Input material:
===== flow/design.v =====
`timescale 1ns / 1ps
module xdispDecoder(
    input clk,
    input rst,
	input btn2_sel,
	input display_sel,
	input [7:0]Sw,
	input wr_enable,
	input [7:0] bin,
	input sgn,
	input [1:0] dot,
    output reg [3:0] disp_select,
    output reg [7:0] disp_value
);
reg [7:0] bin_reg;
reg [19:0] refresh_counter;        
wire [1:0] LED_activating_counter; 
reg [11 : 0] bcd; 
reg [3:0] j;  
reg aaa;
reg bbb;
reg [2:0]msg;
always @(posedge rst or posedge clk)
	if(rst)begin
		msg <= 3'b000;
		bin_reg <= 7'b0;
		refresh_counter <= 0;
		aaa <= 1'b0;
		bbb <= 1'b0;
	end
	else if (wr_enable & display_sel)begin
		refresh_counter <= 0;
		bin_reg <= bin[7:0];
		msg <= 3'b000;
		aaa <= 1'b1;
		bbb <= 1'b0;
		end
	else if (btn2_sel)begin
		refresh_counter <= 0;
		bbb <= 1'b1;
		end
	else if (bbb) begin
		bin_reg <= 8'd0;
		msg <= Sw[2:0];
		refresh_counter <= refresh_counter + 1;
	end
	else if (aaa == 1'b0) begin
	  bin_reg <= {1'b0,Sw[6:0]};
      refresh_counter <= refresh_counter + 1;
	end
	else if (aaa) begin
		refresh_counter <= refresh_counter + 1;
	end
assign LED_activating_counter = refresh_counter[19:18];
always @(*)
	begin
	bcd = 0;  
	for (j = 0; j < 8; j = j+1)  
		begin
			bcd = {bcd[10:0],bin_reg[7-j]};  
			if(j < 7 && bcd[3:0] > 4) 
				bcd[3:0] = bcd[3:0] + 3;
			if(j < 7 && bcd[7:4] > 4)
				bcd[7:4] = bcd[7:4] + 3;
			if(j < 7 && bcd[11:8] > 4)
				bcd[11:8] = bcd[11:8] + 3;  
		end
	end  
reg [4:0] aux;
reg [1:0] disp_dot = 1'b0;
always @*
	begin
	case(aux)				 
		5'd0: disp_value = 8'b11000000;   
		5'd1: disp_value = 8'b11111001;   
		5'd2: disp_value = 8'b10100100;   
		5'd3: disp_value = 8'b10110000;   
		5'd4: disp_value = 8'b10011001;   
		5'd5: disp_value = 8'b10010010;   
		5'd6: disp_value = 8'b10000010;   
		5'd7: disp_value = 8'b11111000;   
		5'd8: disp_value = 8'b10000000;   
		5'd9: disp_value = 8'b10010000;   
		5'd10: disp_value = 8'b10111111;  
		5'd11: disp_value = 8'b10010010;  
		5'd12: disp_value = 8'b11000001;  
		5'd13: disp_value = 8'b11001000;  
		5'd14: disp_value = 8'b10100001;  
		5'd15: disp_value = 8'b11001111;  
		5'd16: disp_value = 8'b11000111;  
		5'd17: disp_value = 8'b11111111;  
		default: disp_value = 8'b11111111;  
   endcase
	if(disp_dot == 1'b1)
		disp_value[7] = 1'b0;
	end 
always @(*)
begin
    disp_dot = 1'b0;
    case(LED_activating_counter)
		2'b00: 
			begin
				disp_select = 4'b1110;
				if(msg == 2'b00)
					aux = bcd[3:0];
				else 
					aux = 5'd18;  
			end
      2'b01: 
			begin
            disp_select = 4'b1101;
				if(msg == 3'b000)begin
					if(dot == LED_activating_counter) 
						disp_dot = 1'b1;
					aux = bcd[7:4];
				end else if(msg == 3'b001)begin  
					aux = 5'd13;  
				end else if(msg == 3'b010) begin  
					aux = 5'd16;  
				end else if(msg == 3'b100) begin  
					aux = 5'd12;  
				end 
            end
      2'b10: 
			begin
				disp_select = 4'b1011;
				if(msg == 3'b000)begin
					if(dot == LED_activating_counter) 
						disp_dot = 1'b1;				
					aux = bcd[11:8];
				end else if(msg == 3'b001)begin  
					aux = 5'd12;  
				end else if(msg == 3'b010)begin  
					aux = 5'd12;  
				end else if(msg == 3'b100)begin  
					aux = 5'd15;  
				end
		    end
      2'b11: 
		   begin
			   disp_select = 4'b0111;
				if(msg == 3'b000)begin
					if((sgn == 1) & (aaa==1))
						aux = 5'd10;  
					else if((Sw[7] == 1) & (aaa==0))
						aux = 5'd10;  
					else if((Sw[7] == 0) & (aaa==0))
						aux = 5'd18;  
					else if((sgn == 0) & (aaa==1))
						aux = 5'd18;  
				end else if(msg == 3'b001)begin  
					aux = 5'd11;  
				end else if(msg == 3'b010)begin  
					aux = 5'd13;  
				end else if(msg == 3'b100)begin  
					aux = 5'd14;  
				end
			end
    endcase		
end
endmodule

===== flow/run.sh =====
#!/bin/bash
# OpenROAD 26Q1-2900-gdf79404cd8, Yosys 0.63+post, stock flow scripts
make -C /OpenROAD-flow-scripts/flow DESIGN_CONFIG=/design/flow/config.mk WORK_HOME=/design/flow/orfs finish
File: ./config.mk
export PLATFORM = sky130hd
export DESIGN_NAME = xctrl
export DESIGN_NICKNAME = xctrl
export VERILOG_FILES = /design/flow/design.v
export SDC_FILE = /design/flow/constraint.sdc
export NUM_CORES = 4
export LEC_CHECK = 1
export CORE_UTILIZATION = 50
File: ./constraint.sdc
current_design xctrl

set clk_period 20.4
set clk_io_pct 0.2

create_clock -name clk0 -period $clk_period [get_ports {clk}]

set non_clock_inputs [all_inputs -no_clocks]
set_input_delay [expr $clk_period * $clk_io_pct] -clock clk0 $non_clock_inputs
set_output_delay [expr $clk_period * $clk_io_pct] -clock clk0 [all_outputs]
File: ./design.v
`timescale 1ns / 1ps
module xctrl (
	      input                    clk,
	      input                    rst,
	      output reg [10-2:0] pc,
	      input [32-1:0]     instruction,
	      output                   mem_sel,
	      output                   mem_we,
	      output reg [10-1:0] mem_addr,
	      input [32-1:0]      mem_data_from,
	      output [32-1:0]     mem_data_to
	      );
   wire [4-1 :0] 		  opcode;
   wire signed [32-1:0] 		  imm;
   reg [32-1:0] 			  operand;
   reg [32-1:0] 			  regA;
   reg [32-1:0] 			  regB;
   reg [2:0]                              regC;
   reg [32-1:0]                      alu_result;
   reg                                    alu_carry;
   reg                                    alu_overflow;
   reg                                    alu_negative;
   wire                                   load_imm_ops = (opcode == 6 || opcode == 7);
   wire                                   load_mem_ops = (opcode == 8 || opcode == 10);
   wire                                   load_ops = load_imm_ops | load_mem_ops;
   wire                                   store_mem_ops = (opcode == 9 || opcode == 11);
   wire                                   alu_imm_ops = (opcode == 0 || opcode == 3);
   wire                                   alu_arith_ops  = (opcode == 0 || opcode == 1 || opcode == 2);
   wire                                   alu_logic_ops  = (opcode == 4 || opcode == 5);
   wire                                   alu_mem_ops  = (alu_arith_ops && opcode != 0) || alu_logic_ops;
   wire                                   alu_ops  = alu_imm_ops | alu_logic_ops | alu_arith_ops ;
   wire                                   imm_ops = load_imm_ops | alu_imm_ops;
   wire                                   branch_ops = (opcode == 12 || opcode == 14 || opcode == 13 || opcode == 15);
   assign opcode  = instruction[32-1 -: 4];
   assign imm  = (opcode == 7)?                 
                 {instruction[32/2-1:0], regA[32/2-1:0]} :
                 { { (32-28) {instruction[28-1]} }, instruction[28-1:0]};
   assign mem_sel = (store_mem_ops | load_mem_ops | alu_mem_ops) && mem_addr != (512+2**4) && mem_addr != (512+2**4+1);
   assign mem_we = store_mem_ops;
   assign mem_data_to = regA;
   always @ * begin
      if(opcode == 10 || opcode == 11)
        mem_addr = regB[10-1:0];
      else
        mem_addr = imm[10-1:0];
   end
   always @ * begin
      operand = 0;
      if(load_ops || alu_ops) begin
         if (mem_addr == ((512+2**4)))
           operand = regB;
         else if (mem_addr == ((512+2**4+1)))
	   operand = regC | 0;
         else if (imm_ops)
           operand = imm;
         else if (mem_sel)
           operand = mem_data_from;
      end
   end
   always @(posedge clk, posedge rst)
      if(rst)
        pc  <= 0;
      else begin
         pc <= pc + 1'b1;
         if (opcode == 12 && regA == 0) begin 
	    pc <= imm[10-1:0];
         end else if (opcode == 14 && regA != 0) begin
	    pc <= imm[10-1:0];
         end else if (opcode == 13 && regA == 0) begin 
	    pc <= regB[10-1:0];
         end else if (opcode == 15 && regA != 0) begin
	    pc <= regB[10-1:0];
         end
      end
   always @(posedge clk, posedge rst)
      if(rst)
        regA <= 0;
      else if (load_ops)
	regA <= operand;
      else if(alu_ops)
	regA <= alu_result;
      else if(branch_ops)
        regA <= regA-1'b1;
   always @(posedge clk, posedge rst)
     if(rst)
       regB <= 0;
     else if (mem_addr == (512+2**4) && mem_we) 
       regB <= regA;
   always @(posedge clk, posedge rst)
      if(rst)
        regC <= 3'b0;
      else if (alu_ops)
        regC <= {alu_negative, alu_overflow, alu_carry};
   reg [32-1:0] carry_res_n_1;
   reg               carry_res_n;
   reg [32-1:0] adder_res;
   always @*
     if(opcode == 2)
       carry_res_n_1 = {1'b0, regA[32-2:0]} - {1'b0,operand[32-2:0]};
     else
       carry_res_n_1 = {1'b0, regA[32-2:0]} + {1'b0,operand[32-2:0]};
   always @*
     if(opcode == 2)
       carry_res_n = (regA[32-1] & ~operand[32-1]) +  (regA[32-1] ^ ~operand[32-1]) & carry_res_n_1[32-1];
     else
       carry_res_n = (regA[32-1] & operand[32-1]) +  (regA[32-1] ^ operand[32-1]) & carry_res_n_1[32-1];
   always @*
     if(opcode == 2)
       adder_res = carry_res_n_1 + {regA[32-1], {32-1{1'b0}}} - {operand[32-1],{32-1{1'b0}}};
     else
       adder_res = carry_res_n_1 + {regA[32-1], {32-1{1'b0}}} + {operand[32-1],{32-1{1'b0}}};
   wire [32-1:0] and_res = regA & operand;
   wire [32-1:0] xor_res = regA ^ operand;
   always @* begin
      alu_result = 0;
      alu_carry = 0;
      alu_negative = 0;
      alu_overflow = 0;
      if(alu_arith_ops) begin
         alu_result = adder_res[32-1:0];
         alu_carry = carry_res_n;
         alu_overflow = carry_res_n ^ carry_res_n_1[32-1];
         alu_negative = adder_res[32-1];
      end else if(opcode == 3)
        if(operand[32-1]) begin  
           alu_result = regA << 1;
           alu_carry = regA[32-1];
           alu_overflow = regA[32-1] ^ regA[32-2];
           alu_negative = regA[32-2];
        end else begin  
           alu_result = {regA[32-1], regA[32-1:1]};
           alu_carry = 0;
           alu_overflow = 0;
           alu_negative = regA[32-1];
        end
      else if(opcode == 4) begin
         alu_result = and_res;
         alu_carry = 0;
         alu_negative = and_res[32-1];
         alu_overflow = 0;
      end
      else if(opcode == 5) begin
         alu_result = xor_res;
         alu_carry = 0;
         alu_negative = xor_res[32-1];
         alu_overflow = 0;
      end   
   end
endmodule
interface X__WIntf
#(
  parameter p_seq_num_bits   = 5,
  parameter p_phys_addr_bits = 6
);
  logic [31:0] pc;
  logic  [4:0] waddr;
  logic [31:0] wdata;
  logic        wen;
  logic        val;
  logic        rdy;
  logic [p_seq_num_bits-1:0] seq_num;
  logic [p_phys_addr_bits-1:0] preg;
  logic [p_phys_addr_bits-1:0] ppreg;
  modport X_intf (
    output pc,
    output waddr,
    output wdata,
    output wen,
    output val,
    input  rdy,
    output seq_num,
    output preg,
    output ppreg
  );
  modport W_intf (
    input  pc,
    input  waddr,
    input  wdata,
    input  wen,
    input  val,
    output rdy,
    input  seq_num,
    input  preg,
    input  ppreg
  );
endinterface
typedef enum logic {
  MEM_MSG_READ  = 1'b0,
  MEM_MSG_WRITE = 1'b1,
  MEM_MSG_X     = 1'bx
} t_op;
typedef struct packed {           
    t_op                  op;       
    logic [8-1:0] opaque;   
    logic [31:0]          addr;     
    logic [3:0]           strb;     
    logic [31:0]          data;     
  } t_mem_req_msg_8;
typedef struct packed {            
    t_op                  op;        
    logic [8-1:0] opaque;    
    logic [31:0]          addr;      
    logic [3:0]           strb;      
    logic [31:0]          data;      
  } t_mem_resp_msg_8;
module SPIBitwise #(
  parameter int p_nbits = 8,
  parameter bit p_reset_value = 0
) (
  input  logic               clk,       
  input  logic               reset,     
  input  logic               d,         
  input  logic               en,        
  input  logic [p_nbits-1:0] load,      
  input  logic               load_en,   
  output logic [p_nbits-1:0] q          
);
  always_ff @(posedge clk) begin
    if (reset) begin
      q <= {p_nbits{p_reset_value}};
    end else if (load_en) begin
      q <= load;
    end else if ((~load_en) & en) begin
      q <= {q[p_nbits-2:0], d};
    end else begin
      q <= q;
    end
  end
endmodule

Aim of the task:
Take the lines from the first line of the listing to the line containing "if(j < 7 && bcd[3:0] > 4)". Please print them exactly, ends included, with nothing else.

Problem solution:
===== flow/design.v =====
`timescale 1ns / 1ps
module xdispDecoder(
    input clk,
    input rst,
	input btn2_sel,
	input display_sel,
	input [7:0]Sw,
	input wr_enable,
	input [7:0] bin,
	input sgn,
	input [1:0] dot,
    output reg [3:0] disp_select,
    output reg [7:0] disp_value
);
reg [7:0] bin_reg;
reg [19:0] refresh_counter;        
wire [1:0] LED_activating_counter; 
reg [11 : 0] bcd; 
reg [3:0] j;  
reg aaa;
reg bbb;
reg [2:0]msg;
always @(posedge rst or posedge clk)
	if(rst)begin
		msg <= 3'b000;
		bin_reg <= 7'b0;
		refresh_counter <= 0;
		aaa <= 1'b0;
		bbb <= 1'b0;
	end
	else if (wr_enable & display_sel)begin
		refresh_counter <= 0;
		bin_reg <= bin[7:0];
		msg <= 3'b000;
		aaa <= 1'b1;
		bbb <= 1'b0;
		end
	else if (btn2_sel)begin
		refresh_counter <= 0;
		bbb <= 1'b1;
		end
	else if (bbb) begin
		bin_reg <= 8'd0;
		msg <= Sw[2:0];
		refresh_counter <= refresh_counter + 1;
	end
	else if (aaa == 1'b0) begin
	  bin_reg <= {1'b0,Sw[6:0]};
      refresh_counter <= refresh_counter + 1;
	end
	else if (aaa) begin
		refresh_counter <= refresh_counter + 1;
	end
assign LED_activating_counter = refresh_counter[19:18];
always @(*)
	begin
	bcd = 0;  
	for (j = 0; j < 8; j = j+1)  
		begin
			bcd = {bcd[10:0],bin_reg[7-j]};  
			if(j < 7 && bcd[3:0] > 4) 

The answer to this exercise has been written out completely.